File: src/rtl/ncpu32k_ibus_resp.sv
// Instruction-bus responder: forwards IFU fetches to an in-order memory port and returns insns in order.
// Optional same-cycle response bypass to the IFU is enabled by defining NCPU_IBUS_RESP_BYPASS_EN.
module ncpu32k_ibus_resp #(
   parameter int            AW         = 32,
   parameter int            IW         = 32,
   parameter int            DEPTH      = 2,
   parameter logic [AW-1:0] RESET_ADDR = '0
) (
   input  logic          clk_i,
   input  logic          rst_i,
   input  logic          ibus_cmd_valid_i,
   output logic          ibus_cmd_ready_o,
   input  logic [AW-1:0] ibus_cmd_addr_i,
   input  logic          ibus_flush_req_i,
   output logic          ibus_valid_o,
   input  logic          ibus_ready_i,
   output logic [IW-1:0] ibus_dout_o,
   output logic [AW-1:0] ibus_out_id_o,
   output logic [AW-1:0] ibus_out_id_nxt_o,
   output logic          mem_cmd_valid_o,
   input  logic          mem_cmd_ready_i,
   output logic [AW-1:0] mem_cmd_addr_o,
   input  logic          mem_rsp_valid_i,
   input  logic [IW-1:0] mem_rsp_data_i
);

   localparam int PW = (DEPTH > 1) ? $clog2(DEPTH) : 1;
   localparam int CW = PW + 1;

   typedef logic [PW-1:0] ptr_t;
   typedef logic [CW-1:0] cnt_t;

   logic [AW-1:0]    addr_q [DEPTH];
   logic [IW-1:0]    data_q [DEPTH];
   logic [DEPTH-1:0] filled_q;
   ptr_t             head_q, tail_q, fptr_q;
   ptr_t             head_d, tail_d, fptr_d;
   cnt_t             occ_q, unf_q, drop_q;
   cnt_t             occ_d, unf_d, drop_d;
   logic [AW-1:0]    out_id_nxt_q;
   logic             post_rst_q;

   logic [CW:0]      inflight;
   logic             credit_ok;
   logic             accept;
   logic             rsp_drop;
   logic             rsp_take;
   logic             rsp_err;
   logic             head_filled;
   logic             byp;
   logic             pop;

   // Handshakes: a transfer happens on a cycle where valid and ready are both high at the posedge.
   // Credit looks only at registered state, so a same-cycle pop never frees a slot for a push.
   assign inflight  = {1'b0, occ_q} + {1'b0, drop_q};
   assign credit_ok = inflight < (CW+1)'(DEPTH);

   assign mem_cmd_valid_o   = ibus_cmd_valid_i & credit_ok;
   assign ibus_cmd_ready_o  = mem_cmd_ready_i & credit_ok;
   assign mem_cmd_addr_o    = ibus_cmd_addr_i;
   assign accept            = ibus_cmd_valid_i & ibus_cmd_ready_o;
   assign ibus_out_id_nxt_o = out_id_nxt_q;

   assign rsp_drop    = mem_rsp_valid_i & (drop_q != '0);
   assign rsp_take    = mem_rsp_valid_i & (drop_q == '0) & (unf_q != '0);
   assign rsp_err     = mem_rsp_valid_i & (drop_q == '0) & (unf_q == '0);
   assign head_filled = (occ_q != '0) & filled_q[head_q];

`ifdef NCPU_IBUS_RESP_BYPASS_EN
   // No filled entry ahead means the responding entry is the head itself.
   assign byp          = rsp_take & (occ_q == unf_q);
   assign ibus_valid_o = head_filled | byp;
   assign ibus_dout_o  = byp ? mem_rsp_data_i : data_q[head_q];
`else
   assign byp          = 1'b0;
   assign ibus_valid_o = head_filled;
   assign ibus_dout_o  = data_q[head_q];
`endif
   assign ibus_out_id_o = addr_q[head_q];
   assign pop           = ibus_valid_o & ibus_ready_i;

   always_comb begin
      head_d = head_q;
      tail_d = tail_q;
      fptr_d = fptr_q;
      occ_d  = occ_q;
      unf_d  = unf_q;
      drop_d = drop_q;
      if (rsp_drop) begin
         drop_d = drop_q - cnt_t'(1);
      end
      if (rsp_take) begin
         unf_d  = unf_q - cnt_t'(1);
         fptr_d = fptr_q + ptr_t'(1);
      end
      if (pop) begin
         head_d = head_q + ptr_t'(1);
         occ_d  = occ_q - cnt_t'(1);
      end
      // Unfilled survivors still have responses coming back; those must be swallowed.
      if (ibus_flush_req_i) begin
         drop_d = drop_d + unf_d;
         head_d = tail_q;
         fptr_d = tail_q;
         occ_d  = '0;
         unf_d  = '0;
      end
      if (accept) begin
         tail_d = tail_q + ptr_t'(1);
         occ_d  = occ_d + cnt_t'(1);
         unf_d  = unf_d + cnt_t'(1);
      end
   end

   always_ff @(posedge clk_i) begin
      if (rst_i) begin
         for (int i = 0; i < DEPTH; i++) begin
            addr_q[i] <= '0;
            data_q[i] <= '0;
         end
         filled_q     <= '0;
         head_q       <= '0;
         tail_q       <= '0;
         fptr_q       <= '0;
         occ_q        <= '0;
         unf_q        <= '0;
         drop_q       <= '0;
         out_id_nxt_q <= RESET_ADDR - AW'(4);
         post_rst_q   <= 1'b1;
      end else begin
         head_q <= head_d;
         tail_q <= tail_d;
         fptr_q <= fptr_d;
         occ_q  <= occ_d;
         unf_q  <= unf_d;
         drop_q <= drop_d;
         if (rsp_take && !(byp && ibus_ready_i)) begin
            data_q[fptr_q]   <= mem_rsp_data_i;
            filled_q[fptr_q] <= 1'b1;
         end
         if (accept) begin
            addr_q[tail_q]   <= ibus_cmd_addr_i;
            filled_q[tail_q] <= 1'b0;
            out_id_nxt_q     <= ibus_cmd_addr_i;
            post_rst_q       <= 1'b0;
         end
      end
   end

`ifndef SYNTHESIS
   // Strays are tolerated only while requests issued before reset may still be draining.
   always_ff @(posedge clk_i) begin
      if (!rst_i) begin
         assert (!(rsp_err && !post_rst_q));
      end
   end
`endif

endmodule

────

• Task requirements: From the line containing "if (!rst_i) begin" through the final line of the listing above, retype every line exactly; leave out everything else.

• Solved exercise:
      if (!rst_i) begin
         assert (!(rsp_err && !post_rst_q));
      end
   end
`endif

endmodule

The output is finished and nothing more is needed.